▶ **Exercise**
For the records that follow, give the number of lines containing the word "MismatchInit", with no added text.

(Stored data entries)

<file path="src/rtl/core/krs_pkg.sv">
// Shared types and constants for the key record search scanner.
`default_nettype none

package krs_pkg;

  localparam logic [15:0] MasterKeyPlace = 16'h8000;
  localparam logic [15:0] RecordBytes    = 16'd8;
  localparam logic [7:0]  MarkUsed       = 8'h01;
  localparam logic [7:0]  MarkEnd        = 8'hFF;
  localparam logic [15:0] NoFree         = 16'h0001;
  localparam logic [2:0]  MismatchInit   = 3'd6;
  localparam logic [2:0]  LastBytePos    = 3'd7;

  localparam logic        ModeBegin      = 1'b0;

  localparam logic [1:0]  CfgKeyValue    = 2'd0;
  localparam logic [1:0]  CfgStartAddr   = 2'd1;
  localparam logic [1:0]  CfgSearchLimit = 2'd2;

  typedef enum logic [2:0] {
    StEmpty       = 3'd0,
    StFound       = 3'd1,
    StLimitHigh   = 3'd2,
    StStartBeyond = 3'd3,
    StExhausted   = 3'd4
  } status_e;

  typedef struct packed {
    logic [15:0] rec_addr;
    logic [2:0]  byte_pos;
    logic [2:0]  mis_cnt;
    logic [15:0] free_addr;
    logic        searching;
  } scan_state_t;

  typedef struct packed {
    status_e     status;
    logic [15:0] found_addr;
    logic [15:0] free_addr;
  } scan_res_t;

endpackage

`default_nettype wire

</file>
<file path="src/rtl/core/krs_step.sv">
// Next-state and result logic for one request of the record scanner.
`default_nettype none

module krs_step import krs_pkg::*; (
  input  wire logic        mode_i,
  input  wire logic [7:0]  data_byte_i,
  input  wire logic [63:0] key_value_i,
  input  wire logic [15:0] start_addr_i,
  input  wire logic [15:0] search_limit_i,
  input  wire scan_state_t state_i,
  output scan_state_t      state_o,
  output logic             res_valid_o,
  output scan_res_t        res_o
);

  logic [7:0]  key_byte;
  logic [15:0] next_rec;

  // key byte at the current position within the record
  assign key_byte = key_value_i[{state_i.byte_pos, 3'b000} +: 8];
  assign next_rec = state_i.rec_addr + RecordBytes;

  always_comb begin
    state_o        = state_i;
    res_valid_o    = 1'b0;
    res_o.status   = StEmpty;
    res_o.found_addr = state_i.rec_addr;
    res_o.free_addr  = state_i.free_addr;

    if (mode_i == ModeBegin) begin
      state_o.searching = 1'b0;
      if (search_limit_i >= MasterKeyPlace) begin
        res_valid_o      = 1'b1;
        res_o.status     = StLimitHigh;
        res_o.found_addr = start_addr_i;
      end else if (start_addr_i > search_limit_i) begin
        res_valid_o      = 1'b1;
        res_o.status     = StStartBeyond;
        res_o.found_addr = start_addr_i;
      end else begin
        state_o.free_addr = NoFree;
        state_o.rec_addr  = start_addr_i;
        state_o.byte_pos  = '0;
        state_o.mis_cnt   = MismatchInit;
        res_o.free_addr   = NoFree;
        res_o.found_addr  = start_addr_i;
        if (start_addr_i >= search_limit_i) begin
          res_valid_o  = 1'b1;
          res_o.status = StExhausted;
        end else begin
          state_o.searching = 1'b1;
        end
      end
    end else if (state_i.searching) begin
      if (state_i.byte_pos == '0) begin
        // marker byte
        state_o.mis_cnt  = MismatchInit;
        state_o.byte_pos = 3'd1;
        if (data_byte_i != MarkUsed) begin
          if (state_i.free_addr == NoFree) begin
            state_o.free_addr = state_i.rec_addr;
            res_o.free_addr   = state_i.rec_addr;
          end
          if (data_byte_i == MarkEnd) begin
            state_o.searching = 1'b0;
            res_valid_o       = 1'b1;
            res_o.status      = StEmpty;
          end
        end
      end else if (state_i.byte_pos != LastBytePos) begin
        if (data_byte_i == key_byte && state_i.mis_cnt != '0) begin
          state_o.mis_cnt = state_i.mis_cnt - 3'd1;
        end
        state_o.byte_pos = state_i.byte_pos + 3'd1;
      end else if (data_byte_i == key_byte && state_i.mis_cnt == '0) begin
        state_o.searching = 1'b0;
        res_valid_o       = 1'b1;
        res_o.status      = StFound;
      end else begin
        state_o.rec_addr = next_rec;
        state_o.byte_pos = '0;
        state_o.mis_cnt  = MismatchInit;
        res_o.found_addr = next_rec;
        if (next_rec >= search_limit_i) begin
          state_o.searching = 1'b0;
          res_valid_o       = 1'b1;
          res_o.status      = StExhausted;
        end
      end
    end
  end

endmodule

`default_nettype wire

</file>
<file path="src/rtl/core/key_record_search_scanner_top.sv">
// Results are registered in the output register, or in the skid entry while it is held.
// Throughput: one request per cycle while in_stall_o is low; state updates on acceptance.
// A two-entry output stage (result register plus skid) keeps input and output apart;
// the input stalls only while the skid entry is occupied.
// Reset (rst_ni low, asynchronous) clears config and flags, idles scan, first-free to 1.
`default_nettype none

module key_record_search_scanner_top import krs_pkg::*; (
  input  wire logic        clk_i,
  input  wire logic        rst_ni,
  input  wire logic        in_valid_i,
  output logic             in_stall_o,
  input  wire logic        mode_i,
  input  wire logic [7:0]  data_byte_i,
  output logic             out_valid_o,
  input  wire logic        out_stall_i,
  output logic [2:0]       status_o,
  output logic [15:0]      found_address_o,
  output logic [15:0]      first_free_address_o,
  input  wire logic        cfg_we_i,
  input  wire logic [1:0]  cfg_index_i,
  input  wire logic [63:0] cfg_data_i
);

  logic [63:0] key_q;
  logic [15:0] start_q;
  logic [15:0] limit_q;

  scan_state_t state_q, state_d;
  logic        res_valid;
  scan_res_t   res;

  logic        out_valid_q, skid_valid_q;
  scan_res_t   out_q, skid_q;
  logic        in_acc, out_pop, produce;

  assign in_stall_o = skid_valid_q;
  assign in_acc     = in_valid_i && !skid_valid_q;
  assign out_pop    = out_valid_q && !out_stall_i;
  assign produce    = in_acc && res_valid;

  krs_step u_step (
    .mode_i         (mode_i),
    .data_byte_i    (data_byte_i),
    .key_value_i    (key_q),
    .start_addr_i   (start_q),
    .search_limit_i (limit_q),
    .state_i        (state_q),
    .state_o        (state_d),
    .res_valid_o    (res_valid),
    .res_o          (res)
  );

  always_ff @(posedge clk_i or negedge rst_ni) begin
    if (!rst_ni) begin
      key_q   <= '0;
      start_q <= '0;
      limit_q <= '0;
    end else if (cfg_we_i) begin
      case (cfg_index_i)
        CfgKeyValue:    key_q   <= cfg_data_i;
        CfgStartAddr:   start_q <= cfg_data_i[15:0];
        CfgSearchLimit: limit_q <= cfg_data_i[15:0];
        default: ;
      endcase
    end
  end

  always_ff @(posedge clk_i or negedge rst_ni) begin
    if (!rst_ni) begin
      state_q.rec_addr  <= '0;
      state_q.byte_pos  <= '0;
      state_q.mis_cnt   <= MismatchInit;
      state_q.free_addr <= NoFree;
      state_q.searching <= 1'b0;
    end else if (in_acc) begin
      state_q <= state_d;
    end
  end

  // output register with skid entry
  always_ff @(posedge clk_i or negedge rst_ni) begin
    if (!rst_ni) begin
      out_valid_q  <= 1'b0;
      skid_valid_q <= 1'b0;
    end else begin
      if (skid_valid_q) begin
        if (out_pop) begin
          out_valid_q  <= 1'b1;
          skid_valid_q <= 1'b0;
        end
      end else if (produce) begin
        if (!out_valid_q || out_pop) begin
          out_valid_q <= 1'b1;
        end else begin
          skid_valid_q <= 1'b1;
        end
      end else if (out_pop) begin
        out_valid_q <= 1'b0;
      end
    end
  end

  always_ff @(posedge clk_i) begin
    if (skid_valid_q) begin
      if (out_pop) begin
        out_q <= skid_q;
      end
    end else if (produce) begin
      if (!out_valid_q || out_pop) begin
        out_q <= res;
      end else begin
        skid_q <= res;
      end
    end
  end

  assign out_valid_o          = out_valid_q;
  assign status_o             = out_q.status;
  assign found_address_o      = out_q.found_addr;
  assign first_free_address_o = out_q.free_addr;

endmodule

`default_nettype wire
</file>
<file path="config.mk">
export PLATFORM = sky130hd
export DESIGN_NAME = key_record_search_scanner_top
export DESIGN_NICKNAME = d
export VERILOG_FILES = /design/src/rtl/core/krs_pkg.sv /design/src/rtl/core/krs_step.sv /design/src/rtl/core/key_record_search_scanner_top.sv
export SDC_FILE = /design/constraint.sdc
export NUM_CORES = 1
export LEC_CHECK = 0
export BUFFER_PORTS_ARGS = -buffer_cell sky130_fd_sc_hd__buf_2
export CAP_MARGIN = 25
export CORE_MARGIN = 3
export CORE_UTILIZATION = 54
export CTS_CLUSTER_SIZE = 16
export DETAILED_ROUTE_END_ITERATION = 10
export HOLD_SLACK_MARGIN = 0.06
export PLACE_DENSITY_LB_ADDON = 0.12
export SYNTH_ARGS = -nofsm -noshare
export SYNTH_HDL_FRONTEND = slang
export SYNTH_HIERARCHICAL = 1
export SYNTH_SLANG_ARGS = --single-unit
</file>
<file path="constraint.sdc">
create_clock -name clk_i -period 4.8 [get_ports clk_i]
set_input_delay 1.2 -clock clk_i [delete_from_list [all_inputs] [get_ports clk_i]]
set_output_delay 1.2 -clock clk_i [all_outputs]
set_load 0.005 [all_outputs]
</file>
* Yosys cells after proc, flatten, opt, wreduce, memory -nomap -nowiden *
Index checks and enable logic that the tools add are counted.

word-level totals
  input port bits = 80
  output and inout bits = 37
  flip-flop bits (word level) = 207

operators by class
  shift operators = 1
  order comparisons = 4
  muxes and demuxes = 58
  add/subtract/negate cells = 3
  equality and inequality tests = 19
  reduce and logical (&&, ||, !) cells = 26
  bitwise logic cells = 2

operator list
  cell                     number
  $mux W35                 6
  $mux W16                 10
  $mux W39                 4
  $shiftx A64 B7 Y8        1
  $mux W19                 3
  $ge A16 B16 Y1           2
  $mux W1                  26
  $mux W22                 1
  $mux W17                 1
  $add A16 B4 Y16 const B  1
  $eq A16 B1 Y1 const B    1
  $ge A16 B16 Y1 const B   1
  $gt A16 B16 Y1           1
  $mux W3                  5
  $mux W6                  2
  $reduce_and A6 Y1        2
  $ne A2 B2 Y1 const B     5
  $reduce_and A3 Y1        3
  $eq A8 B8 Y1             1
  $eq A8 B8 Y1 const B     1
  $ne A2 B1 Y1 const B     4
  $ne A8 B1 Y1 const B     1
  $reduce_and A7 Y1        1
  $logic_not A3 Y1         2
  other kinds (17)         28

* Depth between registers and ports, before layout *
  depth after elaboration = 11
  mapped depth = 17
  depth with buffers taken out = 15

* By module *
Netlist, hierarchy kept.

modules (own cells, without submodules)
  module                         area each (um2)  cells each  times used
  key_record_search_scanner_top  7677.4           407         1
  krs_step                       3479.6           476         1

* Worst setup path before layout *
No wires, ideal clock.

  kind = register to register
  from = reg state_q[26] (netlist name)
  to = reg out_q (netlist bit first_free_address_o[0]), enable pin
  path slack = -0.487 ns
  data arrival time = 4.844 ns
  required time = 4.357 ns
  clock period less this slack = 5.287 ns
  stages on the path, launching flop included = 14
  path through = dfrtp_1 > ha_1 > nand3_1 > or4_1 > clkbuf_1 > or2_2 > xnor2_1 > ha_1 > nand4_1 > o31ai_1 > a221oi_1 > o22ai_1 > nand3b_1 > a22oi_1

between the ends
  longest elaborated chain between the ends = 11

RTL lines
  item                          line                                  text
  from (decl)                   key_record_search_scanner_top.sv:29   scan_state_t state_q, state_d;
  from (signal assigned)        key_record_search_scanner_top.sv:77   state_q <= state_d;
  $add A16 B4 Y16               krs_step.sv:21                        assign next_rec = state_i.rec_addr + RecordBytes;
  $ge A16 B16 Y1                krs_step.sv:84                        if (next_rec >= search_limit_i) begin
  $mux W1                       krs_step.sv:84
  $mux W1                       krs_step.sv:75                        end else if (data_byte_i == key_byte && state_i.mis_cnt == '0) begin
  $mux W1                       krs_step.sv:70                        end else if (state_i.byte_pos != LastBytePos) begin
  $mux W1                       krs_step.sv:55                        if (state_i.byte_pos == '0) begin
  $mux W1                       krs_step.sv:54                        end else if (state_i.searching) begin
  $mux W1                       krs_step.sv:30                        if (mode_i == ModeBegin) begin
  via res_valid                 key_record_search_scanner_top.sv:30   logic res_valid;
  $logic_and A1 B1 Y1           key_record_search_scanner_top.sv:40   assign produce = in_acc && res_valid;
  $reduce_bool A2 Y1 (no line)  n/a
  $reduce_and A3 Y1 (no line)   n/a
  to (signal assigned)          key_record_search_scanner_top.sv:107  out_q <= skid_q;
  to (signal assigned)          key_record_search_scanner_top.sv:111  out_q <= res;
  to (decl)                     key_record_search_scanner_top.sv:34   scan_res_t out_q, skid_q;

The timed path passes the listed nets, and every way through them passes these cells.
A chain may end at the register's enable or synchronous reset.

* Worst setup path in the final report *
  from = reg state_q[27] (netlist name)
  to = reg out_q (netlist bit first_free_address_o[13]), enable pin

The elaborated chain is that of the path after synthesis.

--

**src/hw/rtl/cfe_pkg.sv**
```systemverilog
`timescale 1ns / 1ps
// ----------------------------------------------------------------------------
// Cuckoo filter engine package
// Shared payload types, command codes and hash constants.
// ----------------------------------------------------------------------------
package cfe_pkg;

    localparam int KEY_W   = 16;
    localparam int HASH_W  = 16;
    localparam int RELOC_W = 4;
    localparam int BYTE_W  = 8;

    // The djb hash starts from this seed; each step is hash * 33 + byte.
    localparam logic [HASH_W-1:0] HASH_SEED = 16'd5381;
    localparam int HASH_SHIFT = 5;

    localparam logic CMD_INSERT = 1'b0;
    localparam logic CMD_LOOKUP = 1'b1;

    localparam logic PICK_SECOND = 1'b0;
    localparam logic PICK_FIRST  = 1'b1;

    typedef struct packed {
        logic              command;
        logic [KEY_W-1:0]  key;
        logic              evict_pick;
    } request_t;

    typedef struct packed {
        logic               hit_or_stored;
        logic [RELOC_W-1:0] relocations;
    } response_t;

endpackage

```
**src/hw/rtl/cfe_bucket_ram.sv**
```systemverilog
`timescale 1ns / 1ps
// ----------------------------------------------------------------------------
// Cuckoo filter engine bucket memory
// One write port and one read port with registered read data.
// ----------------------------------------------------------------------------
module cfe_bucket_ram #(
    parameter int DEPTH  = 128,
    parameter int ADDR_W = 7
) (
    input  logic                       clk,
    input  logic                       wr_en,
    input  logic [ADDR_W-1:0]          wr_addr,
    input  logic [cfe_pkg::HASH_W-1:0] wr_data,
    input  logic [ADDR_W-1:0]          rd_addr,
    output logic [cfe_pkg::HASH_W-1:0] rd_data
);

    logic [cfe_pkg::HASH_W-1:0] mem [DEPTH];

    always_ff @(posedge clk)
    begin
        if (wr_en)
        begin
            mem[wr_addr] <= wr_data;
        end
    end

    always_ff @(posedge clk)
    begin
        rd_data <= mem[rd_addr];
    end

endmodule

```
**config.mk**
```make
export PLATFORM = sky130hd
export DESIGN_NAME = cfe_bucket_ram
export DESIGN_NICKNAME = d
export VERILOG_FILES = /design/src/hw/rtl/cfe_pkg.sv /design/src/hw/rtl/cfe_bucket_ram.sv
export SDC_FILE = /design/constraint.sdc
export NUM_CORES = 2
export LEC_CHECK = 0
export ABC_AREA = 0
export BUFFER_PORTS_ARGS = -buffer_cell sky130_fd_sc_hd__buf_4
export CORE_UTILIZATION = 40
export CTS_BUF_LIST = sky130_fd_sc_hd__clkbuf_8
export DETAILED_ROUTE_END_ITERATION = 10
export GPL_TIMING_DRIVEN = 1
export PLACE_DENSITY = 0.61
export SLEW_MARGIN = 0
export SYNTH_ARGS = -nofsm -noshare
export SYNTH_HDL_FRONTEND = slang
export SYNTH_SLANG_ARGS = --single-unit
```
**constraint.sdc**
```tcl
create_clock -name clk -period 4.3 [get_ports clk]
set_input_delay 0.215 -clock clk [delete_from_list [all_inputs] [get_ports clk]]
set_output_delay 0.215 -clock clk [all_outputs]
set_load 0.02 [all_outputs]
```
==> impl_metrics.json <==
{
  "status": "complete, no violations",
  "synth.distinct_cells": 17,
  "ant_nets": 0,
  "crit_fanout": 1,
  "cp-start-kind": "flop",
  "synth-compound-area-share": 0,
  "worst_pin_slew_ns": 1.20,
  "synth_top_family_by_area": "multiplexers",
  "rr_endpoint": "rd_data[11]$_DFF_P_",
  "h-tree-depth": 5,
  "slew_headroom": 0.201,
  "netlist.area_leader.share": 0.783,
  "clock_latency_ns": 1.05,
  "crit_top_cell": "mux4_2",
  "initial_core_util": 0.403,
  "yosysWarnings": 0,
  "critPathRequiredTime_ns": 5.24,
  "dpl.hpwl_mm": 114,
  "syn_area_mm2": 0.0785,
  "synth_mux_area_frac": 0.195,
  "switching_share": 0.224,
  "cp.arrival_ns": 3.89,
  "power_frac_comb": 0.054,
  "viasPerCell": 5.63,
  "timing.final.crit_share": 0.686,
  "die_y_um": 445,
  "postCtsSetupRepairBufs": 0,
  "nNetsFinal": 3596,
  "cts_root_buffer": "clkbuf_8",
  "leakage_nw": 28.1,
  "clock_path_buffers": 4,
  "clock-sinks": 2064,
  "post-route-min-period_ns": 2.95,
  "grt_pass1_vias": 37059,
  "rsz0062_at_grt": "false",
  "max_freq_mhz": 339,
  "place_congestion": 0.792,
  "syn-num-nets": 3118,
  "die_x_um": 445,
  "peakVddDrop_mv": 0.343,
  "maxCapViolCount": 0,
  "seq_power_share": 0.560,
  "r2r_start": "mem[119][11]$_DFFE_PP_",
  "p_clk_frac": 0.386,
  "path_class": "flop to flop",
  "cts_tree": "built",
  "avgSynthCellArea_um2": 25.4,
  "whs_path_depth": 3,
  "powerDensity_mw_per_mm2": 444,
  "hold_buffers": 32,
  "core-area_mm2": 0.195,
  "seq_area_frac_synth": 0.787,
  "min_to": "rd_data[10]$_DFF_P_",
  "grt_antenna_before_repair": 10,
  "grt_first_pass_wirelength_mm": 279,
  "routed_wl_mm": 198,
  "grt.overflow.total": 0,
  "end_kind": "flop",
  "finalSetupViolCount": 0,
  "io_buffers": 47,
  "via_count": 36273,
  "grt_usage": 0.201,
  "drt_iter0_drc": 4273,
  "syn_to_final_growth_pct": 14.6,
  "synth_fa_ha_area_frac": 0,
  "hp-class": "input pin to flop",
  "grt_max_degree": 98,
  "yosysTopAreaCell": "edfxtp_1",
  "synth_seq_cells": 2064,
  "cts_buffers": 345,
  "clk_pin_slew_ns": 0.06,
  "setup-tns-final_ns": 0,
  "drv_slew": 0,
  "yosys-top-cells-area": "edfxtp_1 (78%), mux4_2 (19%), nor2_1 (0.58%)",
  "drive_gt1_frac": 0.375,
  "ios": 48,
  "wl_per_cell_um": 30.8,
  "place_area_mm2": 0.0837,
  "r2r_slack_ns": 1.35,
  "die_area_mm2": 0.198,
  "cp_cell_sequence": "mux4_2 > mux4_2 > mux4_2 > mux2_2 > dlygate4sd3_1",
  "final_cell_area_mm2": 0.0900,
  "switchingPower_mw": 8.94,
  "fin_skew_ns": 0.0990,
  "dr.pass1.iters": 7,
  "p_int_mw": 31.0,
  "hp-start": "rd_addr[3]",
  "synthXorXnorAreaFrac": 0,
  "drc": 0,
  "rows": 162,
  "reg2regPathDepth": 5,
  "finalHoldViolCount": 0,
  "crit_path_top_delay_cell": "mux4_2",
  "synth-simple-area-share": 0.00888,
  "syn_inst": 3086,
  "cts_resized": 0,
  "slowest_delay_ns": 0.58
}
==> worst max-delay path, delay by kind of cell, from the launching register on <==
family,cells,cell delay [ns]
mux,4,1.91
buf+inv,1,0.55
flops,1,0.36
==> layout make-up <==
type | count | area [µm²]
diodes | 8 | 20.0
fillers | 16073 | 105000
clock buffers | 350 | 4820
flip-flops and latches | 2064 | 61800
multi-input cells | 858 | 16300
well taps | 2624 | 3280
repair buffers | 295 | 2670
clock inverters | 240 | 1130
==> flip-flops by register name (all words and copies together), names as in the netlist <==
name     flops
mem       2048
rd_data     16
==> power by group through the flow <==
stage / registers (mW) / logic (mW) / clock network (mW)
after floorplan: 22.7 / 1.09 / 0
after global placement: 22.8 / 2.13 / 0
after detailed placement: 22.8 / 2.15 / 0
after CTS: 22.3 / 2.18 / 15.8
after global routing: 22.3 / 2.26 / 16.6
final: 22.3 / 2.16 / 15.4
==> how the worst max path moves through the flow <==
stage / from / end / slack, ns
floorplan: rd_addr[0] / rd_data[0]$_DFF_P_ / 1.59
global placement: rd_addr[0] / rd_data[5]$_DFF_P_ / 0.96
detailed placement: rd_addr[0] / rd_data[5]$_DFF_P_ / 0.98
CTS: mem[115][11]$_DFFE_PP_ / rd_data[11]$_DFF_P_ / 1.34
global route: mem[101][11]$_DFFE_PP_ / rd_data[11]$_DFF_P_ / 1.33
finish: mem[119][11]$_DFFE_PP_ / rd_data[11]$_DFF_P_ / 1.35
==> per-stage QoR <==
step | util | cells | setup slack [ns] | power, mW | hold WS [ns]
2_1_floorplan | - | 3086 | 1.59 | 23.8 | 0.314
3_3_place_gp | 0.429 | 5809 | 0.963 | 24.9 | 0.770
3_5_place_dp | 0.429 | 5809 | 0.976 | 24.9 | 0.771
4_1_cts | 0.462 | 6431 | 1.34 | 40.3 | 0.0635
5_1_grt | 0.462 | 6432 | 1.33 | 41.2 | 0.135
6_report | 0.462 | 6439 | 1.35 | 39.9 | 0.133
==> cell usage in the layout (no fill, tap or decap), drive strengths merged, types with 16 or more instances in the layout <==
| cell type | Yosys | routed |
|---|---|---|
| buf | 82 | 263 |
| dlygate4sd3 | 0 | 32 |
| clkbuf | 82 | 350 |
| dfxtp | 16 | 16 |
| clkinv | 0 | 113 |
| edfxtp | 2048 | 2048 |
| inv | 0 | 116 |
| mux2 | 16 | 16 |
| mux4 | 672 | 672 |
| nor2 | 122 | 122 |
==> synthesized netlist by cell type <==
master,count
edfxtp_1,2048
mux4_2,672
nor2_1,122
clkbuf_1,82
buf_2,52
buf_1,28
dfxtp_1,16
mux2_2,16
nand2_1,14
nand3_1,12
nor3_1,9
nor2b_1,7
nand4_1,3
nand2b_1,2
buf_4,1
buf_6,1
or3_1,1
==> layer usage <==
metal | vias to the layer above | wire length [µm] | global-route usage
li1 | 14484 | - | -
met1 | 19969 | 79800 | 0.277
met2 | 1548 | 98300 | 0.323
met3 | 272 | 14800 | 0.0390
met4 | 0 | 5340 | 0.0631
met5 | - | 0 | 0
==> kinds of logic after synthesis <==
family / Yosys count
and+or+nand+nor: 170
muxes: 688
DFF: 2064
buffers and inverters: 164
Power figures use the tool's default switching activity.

▶ **Output of the task**
5